Participants: Lenny GUARENTE, PH.D.: Novartis professor of biology
at M.I.T. and author of Ageless Quest: One Scientists Search for
Genes That Prolong Youth.; Robert N. BUTLER, M.D.: Founding director
of the National Institute on Aging, a founder of the Alzheimers
Disease Association and winner of a Pulitzer Prize in 1976 for Why
Survive? Being Old in America. He heads the International Longevity
Center.; SARA DAVIDSON: Author, most recently, of Leap! What Will We
Do With the Rest of Our Lives?
Dr. GUARENTE, scientists like J. Craig Venter, one of the first to
map the human genome, feel that increasing life span should not be
the goal of science. Why are you attempting to prolong life?
LENNY GUARENTE: The research that Im involved in is not about
extending life after people are infirm. I dont think of life span as
the gold standard. The gold standard is health span. All the
indicators from the laboratory are that the genes were studying and
the kinds of drugs we would be developing would extend health span.
If you can extend health span, and you also happen to extend life
span, so be it. Thats a side benefit.
Have you identified genes that can extend health and life span?
GUARENTE: The genes we study counteract aging. First we studied
yeast cells, and it took us eight years to identify a gene called
SIR2, which protects the cells from damage during the aging process.
Then we did a similar experiment in a more complex critter, the
roundworm, and what was remarkable is, we identified the same gene.
That told us that this type of gene is performing an antiaging
function broadly in nature.
Do humans have this gene?
GUARENTE: Theres one gene in our genome, SIRT1, that would be a dead
ringer for this one the technical term is ortholog but we also have
six other genes that have a related sequence to this. Theyre called
sirtuins, and theyre all going to play a role, but I think the dead
ringer is undoubtedly the most important based on experiments that
have been done.
You assert a fairly radical concept: that these longevity genes have
the power to keep the body supercharged and maintaining its natural
repair activities regardless of age. Does that mean we could live,
what, another 20, 30 years?
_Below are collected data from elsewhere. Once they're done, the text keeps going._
**src/rtl/hps_pkg.sv**
```systemverilog
// Shared types and constants for the heading PD steering block.
// Used by hps_ser_mul, hps_ser_div and heading_pd_steer_top; no dependencies.
`default_nettype none

package hps_pkg;

    // Angle constants in hundredths of a degree and the Q4.12 unit.
    localparam int HALF_TURN   = 18000;
    localparam int FULL_TURN   = 36000;
    localparam int NEAR_PHASES = 4;
    localparam int Q_ONE       = 4096;
    localparam int Q_FRAC      = 12;

    // Register indexes of the configuration port.
    localparam logic [2:0] CFG_KP_NEAR     = 3'd0;
    localparam logic [2:0] CFG_KD_NEAR     = 3'd1;
    localparam logic [2:0] CFG_KP_FAR      = 3'd2;
    localparam logic [2:0] CFG_KD_FAR      = 3'd3;
    localparam logic [2:0] CFG_GAIN_SLOPE  = 3'd4;
    localparam logic [2:0] CFG_DEAD_ZONE   = 3'd5;
    localparam logic [2:0] CFG_DRIVE_LIMIT = 3'd6;

    // Operand widths of the four serial multipliers (A is parallel, B is serial).
    localparam int M1_A_W = 16;  // |slope|
    localparam int M1_B_W = 15;  // |error|
    localparam int M2_A_W = 16;  // |kp|
    localparam int M2_B_W = 17;  // |gain multiplier|
    localparam int M3_A_W = 20;  // |effective kp|
    localparam int M3_B_W = 16;  // |error|
    localparam int M4_A_W = 16;  // |kd|
    localparam int M4_B_W = 16;  // |error difference|

    // Divider by the half turn: dividend, quotient and remainder widths.
    localparam int DIVD_W = M1_A_W + M1_B_W;
    localparam int QUOT_W = 16;
    localparam int REM_W  = DIVD_W - QUOT_W;

    // Width of the signed PD sum before scaling.
    localparam int SUM_W = M3_A_W + M3_B_W + 1;

    // Input beat and result beat.
    typedef struct packed {
        logic signed [15:0] target_heading;
        logic signed [15:0] measured_heading;
        logic        [3:0]  phase;
    } t_in_beat;

    typedef struct packed {
        logic signed [15:0] left_drive;
        logic signed [15:0] right_drive;
    } t_out_beat;

    // Control of a serial arithmetic unit: load operands, or advance one bit.
    typedef struct packed {
        logic load;
        logic step;
    } t_ser_ctl;

    // Sequencer states.
    typedef enum logic [2:0] {
        S_IDLE,
        S_EVAL,
        S_MUL1,
        S_DIV,
        S_MUL2,
        S_MUL3,
        S_SUM,
        S_DONE
    } t_state;

endpackage

`default_nettype wire

```
**src/rtl/hps_ser_mul.sv**
```systemverilog
// Bit-serial shift-add multiplier for unsigned operands, one multiplier bit a cycle while step is set.
// Depends on hps_pkg for the control struct.
`default_nettype none

module hps_ser_mul import hps_pkg::*; #(
    parameter int A_W = 16,
    parameter int B_W = 16
) (
    input  wire logic                 i_clk,
    input  wire t_ser_ctl             i_ctl,
    input  wire logic [A_W-1:0]       i_a,
    input  wire logic [B_W-1:0]       i_b,
    output logic      [A_W+B_W-1:0]   o_prod
);

    logic [A_W-1:0] r_a;
    logic [A_W-1:0] r_hi;
    logic [B_W-1:0] r_lo;
    logic [A_W:0]   w_sum;

    // Partial sum: add the multiplicand when the current multiplier bit is set.
    assign w_sum = {1'b0, r_hi} + (r_lo[0] ? {1'b0, r_a} : {(A_W+1){1'b0}});

    // The product shifts right through hi and lo while the multiplier shifts out.
    always_ff @(posedge i_clk) begin
        if (i_ctl.load) begin
            r_a  <= i_a;
            r_hi <= '0;
            r_lo <= i_b;
        end else if (i_ctl.step) begin
            r_hi <= w_sum[A_W:1];
            r_lo <= {w_sum[0], r_lo[B_W-1:1]};
        end
    end

    assign o_prod = {r_hi, r_lo};

endmodule

`default_nettype wire

```
**src/rtl/hps_ser_div.sv**
```systemverilog
// Restoring divider by the half turn, one quotient bit a cycle while step is set.
// Depends on hps_pkg for widths, the divisor and the control struct.
`default_nettype none

module hps_ser_div import hps_pkg::*; (
    input  wire logic              i_clk,
    input  wire t_ser_ctl          i_ctl,
    input  wire logic [DIVD_W-1:0] i_dividend,
    output logic      [QUOT_W-1:0] o_quot
);

    localparam logic [REM_W:0] DIVISOR = (REM_W+1)'(HALF_TURN);

    logic [REM_W-1:0]  r_rem;
    logic [QUOT_W-1:0] r_quot;
    logic [REM_W:0]    w_trial;
    logic [REM_W:0]    w_diff;
    logic              w_ge;

    // Bring down the next dividend bit and try a subtraction.
    assign w_trial = {r_rem, r_quot[QUOT_W-1]};
    assign w_ge    = (w_trial >= DIVISOR);
    assign w_diff  = w_trial - DIVISOR;

    // The upper dividend bits are below the divisor, so only the low bits
    // need a step; they shift out as quotient bits shift in.
    always_ff @(posedge i_clk) begin
        if (i_ctl.load) begin
            r_rem  <= i_dividend[DIVD_W-1:QUOT_W];
            r_quot <= i_dividend[QUOT_W-1:0];
        end else if (i_ctl.step) begin
            r_rem  <= w_ge ? w_diff[REM_W-1:0] : w_trial[REM_W-1:0];
            r_quot <= {r_quot[QUOT_W-2:0], w_ge};
        end
    end

    assign o_quot = r_quot;

endmodule

`default_nettype wire

```
**src/rtl/heading_pd_steer_top.sv**
```systemverilog
// Top level of the heading PD steering block: sequencer, registers and datapath.
// Depends on hps_pkg, hps_ser_mul and hps_ser_div.
//
// Usage:
// The input channel (i_in_valid, o_in_stall, i_in_data) carries one beat with a
// target heading, a measured heading and a task phase. The output channel
// (o_out_valid, i_out_stall, o_out_data) returns one beat with left and right
// drive for every input beat, in order. Gains and limits are written through
// i_cfg_we, i_cfg_idx and i_cfg_data; the user must do so only while the
// block is idle, as the block itself does not enforce this. A beat outside
// the deadband goes through a bit-serial multiplier, a bit-serial divider,
// a second multiplier, then the third and fourth multipliers side by side;
// a new beat is taken only once the sequencer is idle again. A beat inside
// the deadband gives a zero result. The result sits in an output register,
// so the next beat may be accepted while the receiver stalls; the sequencer
// then holds its finished result until the register is free. A synchronous
// reset restores the register defaults, clears the stored previous error and
// empties the output register.
`default_nettype none

module heading_pd_steer_top import hps_pkg::*; (
    input  wire logic        i_clk,
    input  wire logic        i_rst_n,
    input  wire logic        i_in_valid,
    output logic             o_in_stall,
    input  wire t_in_beat    i_in_data,
    output logic             o_out_valid,
    input  wire logic        i_out_stall,
    output t_out_beat        o_out_data,
    input  wire logic        i_cfg_we,
    input  wire logic [2:0]  i_cfg_idx,
    input  wire logic [15:0] i_cfg_data
);

    localparam logic signed [16:0] L_HALF   = 17'(HALF_TURN);
    localparam logic signed [16:0] L_FULL   = 17'(FULL_TURN);
    localparam logic [4:0]         N_MUL1   = 5'(M1_B_W);
    localparam logic [4:0]         N_DIV    = 5'(QUOT_W);
    localparam logic [4:0]         N_MUL2   = 5'(M2_B_W);
    localparam logic [4:0]         N_MUL3   = 5'(M3_B_W);
    localparam logic [3:0]         L_NEAR   = 4'(NEAR_PHASES);

    // Magnitude of a 16-bit signed value; the most negative value maps to 2^15.
    function automatic logic [15:0] abs16(input logic signed [15:0] x);
        abs16 = x[15] ? (16'd0 - x) : x;
    endfunction

    // Configuration registers.
    logic signed [15:0] r_kp_near;
    logic signed [15:0] r_kd_near;
    logic signed [15:0] r_kp_far;
    logic signed [15:0] r_kd_far;
    logic signed [15:0] r_theta;
    logic [14:0]        r_dead_zone;
    logic [14:0]        r_drive_limit;

    // Sequencer.
    t_state     r_state;
    t_state     n_state;
    logic [4:0] r_cnt;
    logic [4:0] n_cnt;
    t_ser_ctl   w_m1_ctl;
    t_ser_ctl   w_m2_ctl;
    t_ser_ctl   w_m3_ctl;
    t_ser_ctl   w_m4_ctl;
    t_ser_ctl   w_div_ctl;

    // Beat state.
    logic signed [15:0]      r_kp;
    logic signed [15:0]      r_kd;
    logic signed [15:0]      r_err;
    logic signed [15:0]      r_prev;
    logic                    r_dead;
    logic [15:0]             r_dmag;
    logic                    r_d_neg;
    logic                    r_a_neg;
    logic                    r_t3_neg;
    logic signed [SUM_W-1:0] r_sum;
    logic                    r_out_valid;
    t_out_beat               r_out;

    // Datapath nets.
    logic                    w_in_acc;
    logic                    w_out_free;
    logic signed [16:0]      w_diff;
    logic signed [16:0]      w_wrap;
    logic [15:0]             w_eabs;
    logic [14:0]             w_emag;
    logic                    w_is_dead;
    logic signed [16:0]      w_d;
    logic [16:0]             w_dabs;
    logic [DIVD_W-1:0]       w_p1;
    logic [QUOT_W-1:0]       w_quot;
    logic [QUOT_W-1:0]       w_quot_div;
    logic signed [17:0]      w_a;
    logic [17:0]             w_aabs;
    logic [M2_A_W+M2_B_W-1:0] w_p2;
    logic [M3_A_W-1:0]       w_kpe;
    logic [M3_A_W+M3_B_W-1:0] w_p3;
    logic [M4_A_W+M4_B_W-1:0] w_p4;
    logic [SUM_W-1:0]        w_t3;
    logic [SUM_W-1:0]        w_t4;
    logic [SUM_W-1:0]        w_smag;
    logic [SUM_W-Q_FRAC-2:0] w_q;
    logic [14:0]             w_sat;
    logic [15:0]             w_s;

    assign w_in_acc    = i_in_valid && !o_in_stall;
    assign w_out_free  = !r_out_valid || !i_out_stall;
    assign o_in_stall  = (r_state != S_IDLE);
    assign o_out_valid = r_out_valid;
    assign o_out_data  = r_out;

    // Configuration writes; an unknown index is ignored.
    always_ff @(posedge i_clk) begin
        if (!i_rst_n) begin
            r_kp_near     <= -16'sd2048;
            r_kd_near     <= -16'sd410;
            r_kp_far      <= -16'sd3686;
            r_kd_far      <= -16'sd950;
            r_theta       <= 16'sd0;
            r_dead_zone   <= 15'd200;
            r_drive_limit <= 15'd6000;
        end else if (i_cfg_we) begin
            unique case (i_cfg_idx)
                CFG_KP_NEAR:     r_kp_near     <= i_cfg_data;
                CFG_KD_NEAR:     r_kd_near     <= i_cfg_data;
                CFG_KP_FAR:      r_kp_far      <= i_cfg_data;
                CFG_KD_FAR:      r_kd_far      <= i_cfg_data;
                CFG_GAIN_SLOPE:  r_theta       <= i_cfg_data;
                CFG_DEAD_ZONE:   r_dead_zone   <= i_cfg_data[14:0];
                CFG_DRIVE_LIMIT: r_drive_limit <= i_cfg_data[14:0];
                default: begin
                end
            endcase
        end
    end

    // Heading error, wrapped once by a full turn when it reaches a half turn either way.
    always_comb begin
        w_diff = {i_in_data.target_heading[15], i_in_data.target_heading}
               - {i_in_data.measured_heading[15], i_in_data.measured_heading};
        if (w_diff >= L_HALF) begin
            w_wrap = w_diff - L_FULL;
        end else if (w_diff <= -L_HALF) begin
            w_wrap = w_diff + L_FULL;
        end else begin
            w_wrap = w_diff;
        end
    end

    // Error magnitude, deadband test and error difference.
    assign w_eabs    = abs16(r_err);
    assign w_emag    = w_eabs[14:0];
    assign w_is_dead = (w_emag < r_dead_zone);
    assign w_d       = {r_err[15], r_err} - {r_prev[15], r_prev};
    assign w_dabs    = w_d[16] ? (17'd0 - w_d) : w_d;

    // Gain multiplier 1 + slope*|e|/180 in Q4.12, from the divider quotient.
    assign w_quot = w_quot_div;
    assign w_a    = 18'(Q_ONE) + (r_theta[15] ? (18'd0 - {2'b00, w_quot})
                                              : {2'b00, w_quot});
    assign w_aabs = w_a[17] ? (18'd0 - w_a) : w_a;
    assign w_kpe  = w_p2[Q_FRAC+M3_A_W-1:Q_FRAC];

    // Signed PD terms and their sum.
    assign w_t3 = r_t3_neg ? (SUM_W'(0) - {1'b0, w_p3}) : {1'b0, w_p3};
    assign w_t4 = (r_kd[15] ^ r_d_neg) ? (SUM_W'(0) - {5'b0, w_p4}) : {5'b0, w_p4};

    // Scale toward zero, saturate on the magnitude, restore the sign.
    always_comb begin
        w_smag = r_sum[SUM_W-1] ? (SUM_W'(0) - r_sum) : r_sum;
        w_q    = w_smag[SUM_W-2:Q_FRAC];
        if (w_q > {9'd0, r_drive_limit}) begin
            w_sat = r_drive_limit;
        end else begin
            w_sat = w_q[14:0];
        end
        if (r_dead) begin
            w_s = 16'd0;
        end else if (r_sum[SUM_W-1]) begin
            w_s = 16'd0 - {1'b0, w_sat};
        end else begin
            w_s = {1'b0, w_sat};
        end
    end

    // Serial units.
    hps_ser_mul #(.A_W(M1_A_W), .B_W(M1_B_W)) u_mul1 (
        .i_clk  (i_clk),
        .i_ctl  (w_m1_ctl),
        .i_a    (abs16(r_theta)),
        .i_b    (w_emag),
        .o_prod (w_p1)
    );

    hps_ser_div u_div (
        .i_clk      (i_clk),
        .i_ctl      (w_div_ctl),
        .i_dividend (w_p1),
        .o_quot     (w_quot_div)
    );

    hps_ser_mul #(.A_W(M2_A_W), .B_W(M2_B_W)) u_mul2 (
        .i_clk  (i_clk),
        .i_ctl  (w_m2_ctl),
        .i_a    (abs16(r_kp)),
        .i_b    (w_aabs[16:0]),
        .o_prod (w_p2)
    );

    hps_ser_mul #(.A_W(M3_A_W), .B_W(M3_B_W)) u_mul3 (
        .i_clk  (i_clk),
        .i_ctl  (w_m3_ctl),
        .i_a    (w_kpe),
        .i_b    ({1'b0, w_emag}),
        .o_prod (w_p3)
    );

    hps_ser_mul #(.A_W(M4_A_W), .B_W(M4_B_W)) u_mul4 (
        .i_clk  (i_clk),
        .i_ctl  (w_m4_ctl),
        .i_a    (abs16(r_kd)),
        .i_b    (r_dmag),
        .o_prod (w_p4)
    );

    // State register.
    always_ff @(posedge i_clk) begin
        if (!i_rst_n) begin
            r_state <= S_IDLE;
            r_cnt   <= 5'd0;
        end else begin
            r_state <= n_state;
            r_cnt   <= n_cnt;
        end
    end

    // Next state and unit control; each serial state loads at count zero and
    // steps until the count reaches the unit's length.
    always_comb begin
        n_state   = r_state;
        n_cnt     = r_cnt;
        w_m1_ctl  = '0;
        w_m2_ctl  = '0;
        w_m3_ctl  = '0;
        w_m4_ctl  = '0;
        w_div_ctl = '0;
        unique case (r_state)
            S_IDLE: begin
                if (w_in_acc) begin
                    n_state = S_EVAL;
                end
            end
            S_EVAL: begin
                n_cnt   = 5'd0;
                n_state = w_is_dead ? S_DONE : S_MUL1;
            end
            S_MUL1: begin
                w_m1_ctl.load = (r_cnt == 5'd0);
                w_m1_ctl.step = (r_cnt != 5'd0);
                if (r_cnt == N_MUL1) begin
                    n_cnt   = 5'd0;
                    n_state = S_DIV;
                end else begin
                    n_cnt = r_cnt + 5'd1;
                end
            end
            S_DIV: begin
                w_div_ctl.load = (r_cnt == 5'd0);
                w_div_ctl.step = (r_cnt != 5'd0);
                if (r_cnt == N_DIV) begin
                    n_cnt   = 5'd0;
                    n_state = S_MUL2;
                end else begin
                    n_cnt = r_cnt + 5'd1;
                end
            end
            S_MUL2: begin
                w_m2_ctl.load = (r_cnt == 5'd0);
                w_m2_ctl.step = (r_cnt != 5'd0);
                if (r_cnt == N_MUL2) begin
                    n_cnt   = 5'd0;
                    n_state = S_MUL3;
                end else begin
                    n_cnt = r_cnt + 5'd1;
                end
            end
            S_MUL3: begin
                w_m3_ctl.load = (r_cnt == 5'd0);
                w_m3_ctl.step = (r_cnt != 5'd0);
                w_m4_ctl.load = (r_cnt == 5'd0);
                w_m4_ctl.step = (r_cnt != 5'd0);
                if (r_cnt == N_MUL3) begin
                    n_cnt   = 5'd0;
                    n_state = S_SUM;
                end else begin
                    n_cnt = r_cnt + 5'd1;
                end
            end
            S_SUM: begin
                n_state = S_DONE;
            end
            S_DONE: begin
                if (w_out_free) begin
                    n_state = S_IDLE;
                end
            end
            default: begin
                n_state = S_IDLE;
            end
        endcase
    end

    // Beat capture, gain selection and intermediate signs.
    always_ff @(posedge i_clk) begin
        if (w_in_acc) begin
            r_err <= w_wrap[15:0];
            if (i_in_data.phase < L_NEAR) begin
                r_kp <= r_kp_near;
                r_kd <= r_kd_near;
            end else begin
                r_kp <= r_kp_far;
                r_kd <= r_kd_far;
            end
        end
        if (r_state == S_EVAL) begin
            r_dead  <= w_is_dead;
            r_dmag  <= w_dabs[15:0];
            r_d_neg <= w_d[16];
        end
        if (w_m2_ctl.load) begin
            r_a_neg <= w_a[17];
        end
        if (w_m3_ctl.load) begin
            r_t3_neg <= r_kp[15] ^ r_a_neg ^ r_err[15];
        end
        if (r_state == S_SUM) begin
            r_sum <= w_t3 + w_t4;
        end
    end

    // Previous error, updated only outside the deadband.
    always_ff @(posedge i_clk) begin
        if (!i_rst_n) begin
            r_prev <= 16'sd0;
        end else if ((r_state == S_EVAL) && !w_is_dead) begin
            r_prev <= r_err;
        end
    end

    // Output register: loads the finished beat, empties when the beat is taken.
    always_ff @(posedge i_clk) begin
        if (!i_rst_n) begin
            r_out_valid <= 1'b0;
        end else if ((r_state == S_DONE) && w_out_free) begin
            r_out_valid <= 1'b1;
        end else if (r_out_valid && !i_out_stall) begin
            r_out_valid <= 1'b0;
        end
    end

    always_ff @(posedge i_clk) begin
        if ((r_state == S_DONE) && w_out_free) begin
            r_out.right_drive <= w_s;
            r_out.left_drive  <= 16'd0 - w_s;
        end
    end

`ifndef ASSERT_OFF
    // A beat taken at the input keeps the input stalled while it is worked on.
    assert property (@(posedge i_clk) disable iff (!i_rst_n)
        w_in_acc |=> o_in_stall)
        else $error("input not stalled after a beat was accepted");

    // The previous error moves only in the evaluation step.
    assert property (@(posedge i_clk) disable iff (!i_rst_n)
        ($past(i_rst_n) && (r_prev != $past(r_prev))) |-> ($past(r_state) == S_EVAL))
        else $error("previous error changed outside evaluation");

    // A new result appears only when the sequencer finishes a beat.
    assert property (@(posedge i_clk) disable iff (!i_rst_n)
        $rose(o_out_valid) |-> ($past(r_state) == S_DONE))
        else $error("output valid rose without a finished beat");

    // Left drive is the negation of right drive whenever the output is valid.
    assert property (@(posedge i_clk) disable iff (!i_rst_n)
        o_out_valid |-> (o_out_data.left_drive == 16'(16'd0 - o_out_data.right_drive)))
        else $error("left drive is not the negation of right drive");
`endif

endmodule

`default_nettype wire
```
**config.mk**
```make
export PLATFORM = sky130hd
export DESIGN_NAME = heading_pd_steer_top
export DESIGN_NICKNAME = d
export VERILOG_FILES = /design/src/rtl/hps_pkg.sv /design/src/rtl/hps_ser_mul.sv /design/src/rtl/hps_ser_div.sv /design/src/rtl/heading_pd_steer_top.sv
export SDC_FILE = /design/constraint.sdc
export NUM_CORES = 1
export LEC_CHECK = 0
export BUFFER_PORTS_ARGS = -buffer_cell sky130_fd_sc_hd__buf_4
export CORE_ASPECT_RATIO = 0.5
export CORE_MARGIN = 4
export CORE_UTILIZATION = 23
export CTS_CLUSTER_DIAMETER = 80
export CTS_CLUSTER_SIZE = 28
export DETAILED_ROUTE_END_ITERATION = 8
export GPL_TIMING_DRIVEN = 1
export HOLD_SLACK_MARGIN = 0.12
export PLACE_DENSITY_LB_ADDON = 0.25
export SYNTH_ARGS = -nofsm -noshare
export SYNTH_HDL_FRONTEND = slang
export SYNTH_SLANG_ARGS = --single-unit
```
**constraint.sdc**
```tcl
create_clock -name i_clk -period 19 [get_ports i_clk]
set_input_delay 0.95 -clock i_clk [delete_from_list [all_inputs] [get_ports i_clk]]
set_output_delay 0.95 -clock i_clk [all_outputs]
set_load 0.05 [all_outputs]
```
Fifty?
GUARENTE: We think the sirtuin genes are there to recognize lack of
food or other stressful situations and to spring into action to
create a physiology that will promote longevity. The evolutionary
value is that in times of stress food scarcity, for example this
gene would slow down the aging process and keep you alive longer, so
that when times are better, you could reproduce.
But how long would the gene work? Maybe it only operates
temporarily?
GUARENTE: We can gauge this by asking what happens in rodents on a
calorie-restricted diet, which mimics food scarcity and activates
the SIR2 gene. Do they live forever? No. They live up to 50 percent
longer. So in a perfect world, one would hope that we could live 50
percent longer than the current expected life span.
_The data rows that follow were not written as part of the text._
$ cat src/hw/rtl/sat_pkg.sv
// Shared types, constants and helpers for the shell argument tokenizer.
package sat_pkg;

	localparam int unsigned LIMIT_W = 10;
	localparam logic [LIMIT_W-1:0] TOKEN_LIMIT_RESET = 10'd997;

	localparam int unsigned FIFO_DEPTH = 4;
	localparam int unsigned PTR_W = $clog2(FIFO_DEPTH);
	localparam int unsigned CNT_W = $clog2(FIFO_DEPTH + 1);

	localparam logic [1:0] KIND_BYTE = 2'd0;
	localparam logic [1:0] KIND_TEND = 2'd1;
	localparam logic [1:0] KIND_LEND = 2'd2;
	localparam logic [1:0] KIND_OVF  = 2'd3;

	localparam logic [7:0] CH_SPACE  = 8'h20;
	localparam logic [7:0] CH_TAB    = 8'h09;
	localparam logic [7:0] CH_CR     = 8'h0D;
	localparam logic [7:0] CH_LF     = 8'h0A;
	localparam logic [7:0] CH_SQUOTE = 8'h27;
	localparam logic [7:0] CH_DQUOTE = 8'h22;
	localparam logic [7:0] CH_BSLASH = 8'h5C;

	typedef enum logic [2:0] {
		ST_SKIP    = 3'd0,
		ST_TOK     = 3'd1,
		ST_Q1      = 3'd2,
		ST_Q2      = 3'd3,
		ST_Q1_ESC  = 3'd4,
		ST_Q2_ESC  = 3'd5,
		ST_TOK_ESC = 3'd6
	} sat_state_t;

	typedef struct packed {
		logic [7:0] in_byte;
		logic       line_end;
	} sat_in_t;

	typedef struct packed {
		logic [1:0] kind;
		logic [7:0] out_byte;
		logic       last;
	} sat_out_t;

	typedef struct packed {
		logic     push0;
		logic     push1;
		sat_out_t res0;
		sat_out_t res1;
	} sat_push_t;

	function automatic logic is_space(input logic [7:0] c);
		logic r;
		r = c inside {CH_SPACE, CH_TAB, CH_CR, CH_LF};
		return r;
	endfunction

endpackage

$ cat src/hw/rtl/sat_step.sv
// Parser state registers and the per-byte transition that forms the results.
module sat_step
	import sat_pkg::*;
(
	input  logic                clk,
	input  logic                arst_n,
	input  logic                fire,
	input  sat_in_t             item,
	input  logic                cfg_we,
	input  logic [LIMIT_W-1:0]  cfg_data,
	output sat_push_t           push
);

	sat_state_t         state_q, state_d;
	logic               open_q, open_d;
	logic [LIMIT_W-1:0] count_q, count_d;
	logic               drop_q, drop_d;
	logic [LIMIT_W-1:0] limit_q;

	always_ff @(posedge clk or negedge arst_n) begin
		if (!arst_n) begin
			state_q <= ST_SKIP;
			open_q  <= 1'b0;
			count_q <= '0;
			drop_q  <= 1'b0;
			limit_q <= TOKEN_LIMIT_RESET;
		end else begin
			if (fire) begin
				state_q <= state_d;
				open_q  <= open_d;
				count_q <= count_d;
				drop_q  <= drop_d;
			end
			if (cfg_we) begin
				limit_q <= cfg_data;
			end
		end
	end

	always_comb begin
		logic [7:0] c;
		logic       sp;
		logic       keep;
		logic       skipping;
		sat_state_t st;

		c        = item.in_byte;
		sp       = is_space(c);
		keep     = 1'b0;
		skipping = 1'b0;
		st       = state_q;
		state_d  = state_q;
		open_d   = open_q;
		count_d  = count_q;
		drop_d   = drop_q;
		push     = '0;

		if (item.line_end) begin
			if (open_q && !drop_q) begin
				push.push0 = 1'b1;
				push.res0  = '{kind: KIND_TEND, out_byte: 8'd0, last: 1'b0};
				push.push1 = 1'b1;
				push.res1  = '{kind: KIND_LEND, out_byte: 8'd0, last: 1'b1};
			end else begin
				push.push0 = 1'b1;
				push.res0  = '{kind: KIND_LEND, out_byte: 8'd0, last: 1'b1};
			end
			state_d = ST_SKIP;
			open_d  = 1'b0;
			count_d = '0;
			drop_d  = 1'b0;
		end else if (!drop_q) begin
			case (state_q)
				ST_TOK, ST_Q1, ST_Q2, ST_Q1_ESC, ST_Q2_ESC, ST_TOK_ESC: begin
					st = state_q;
				end
				default: begin
					st       = ST_TOK;
					skipping = sp;
				end
			endcase
			if (skipping) begin
				st = ST_SKIP;
			end else begin
				case (st)
					ST_TOK: begin
						if (c == CH_SQUOTE) begin
							st = ST_Q1;
						end else if (c == CH_DQUOTE) begin
							st = ST_Q2;
						end else if (c == CH_BSLASH) begin
							st = ST_TOK_ESC;
						end else if (sp) begin
							st = ST_SKIP;
							if (open_q) begin
								open_d     = 1'b0;
								push.push0 = 1'b1;
								push.res0  = '{kind: KIND_TEND, out_byte: 8'd0, last: 1'b1};
								if (count_q >= limit_q) begin
									push.res0.last = 1'b0;
									push.push1     = 1'b1;
									push.res1      = '{kind: KIND_OVF, out_byte: 8'd0,
										last: 1'b1};
									drop_d         = 1'b1;
								end else begin
									count_d = count_q + 10'd1;
								end
							end
						end else begin
							keep = 1'b1;
						end
					end
					ST_Q1: begin
						if (c == CH_SQUOTE) begin
							st = ST_TOK;
						end else if (c == CH_BSLASH) begin
							st = ST_Q1_ESC;
						end else begin
							keep = 1'b1;
						end
					end
					ST_Q2: begin
						if (c == CH_DQUOTE) begin
							st = ST_TOK;
						end else if (c == CH_BSLASH) begin
							st = ST_Q2_ESC;
						end else begin
							keep = 1'b1;
						end
					end
					ST_TOK_ESC: begin
						st   = ST_TOK;
						keep = 1'b1;
					end
					ST_Q1_ESC: begin
						st   = ST_Q1;
						keep = 1'b1;
					end
					default: begin
						st   = ST_Q2;
						keep = 1'b1;
					end
				endcase
			end
			if (keep) begin
				push.push0 = 1'b1;
				push.res0  = '{kind: KIND_BYTE, out_byte: c, last: 1'b1};
				open_d     = 1'b1;
			end
			state_d = st;
		end
	end

endmodule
In our lifetimes, could this happen?
GUARENTE: I think one can expect perhaps another decade of robust
health.
ROBERT BUTLER: A lot of it comes down to our willingness in this
country to make an investment in the biology of aging. Historically,
weve devoted our energies and money to studying one disease at a
time. At the same time, we have neglected targeting the underlying
risk factor of aging.
Are you saying that aging itself leads to disease?
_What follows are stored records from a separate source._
==> src/rtl/csvt_apb.sv <==
module csvt_apb
  import csvt_pkg::*;
(
  input  logic        clk,
  input  logic        rst,
  input  logic        psel,
  input  logic        penable,
  input  logic        pwrite,
  input  logic [2:0]  paddr,
  input  logic [31:0] pwdata,
  output logic [31:0] prdata,
  output logic        pready,
  output logic [7:0]  delimiter
);

  logic wr_en;

  assign pready = 1'b1;
  assign wr_en  = psel && penable && pwrite && (paddr[2] == RegDelimiter);

  always_ff @(posedge clk) begin
    if (rst) begin
      delimiter <= DelimReset;
    end else if (wr_en) begin
      delimiter <= pwdata[7:0];
    end
  end

  always_comb begin
    prdata = '0;
    if (paddr[2] == RegDelimiter) begin
      prdata = {24'd0, delimiter};
    end
  end

endmodule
BUTLER: Why does 50 percent of all cancer occur after 65? Why does
80 percent occur after age 50? As we age, there are changes at the
cellular molecular level that predispose us to disease and
disability. But so far, no government, no foundation, no corporation
anywhere in the world has fully embraced the importance of longevity
science. If we could target aging, that would have an impact on
diseases.
What do you mean target aging?
GUARENTE: Slow down aging in the same way that calorie restriction
slows down aging. Bob makes an important point about diseases and
aging. I believe that the two are intertwined and experimentally
this has been demonstrated by using modern strains of mice that have
been genetically altered to get specific diseases for example,
neurodegenerative diseases or cancer, or cardiovascular disease or
diabetes and to see whether calorie restriction will either postpone
or prevent these diseases. The general finding is that calorie
restriction forestalls many of these diseases. The hypothesis is
that if one could activate the sirtuin genes not by a
calorie-restricted diet but pharmacologically then this would have
an impact on the diseases of aging.
How close are we to such a drug being available?
GUARENTE: Ten, maybe 15 years. I think the drugs that aim at
sirtuins, for example, will be tested initially for a particular
disease, say, diabetes. And it will turn out that the drugs have
broader benefits than one initially imagined.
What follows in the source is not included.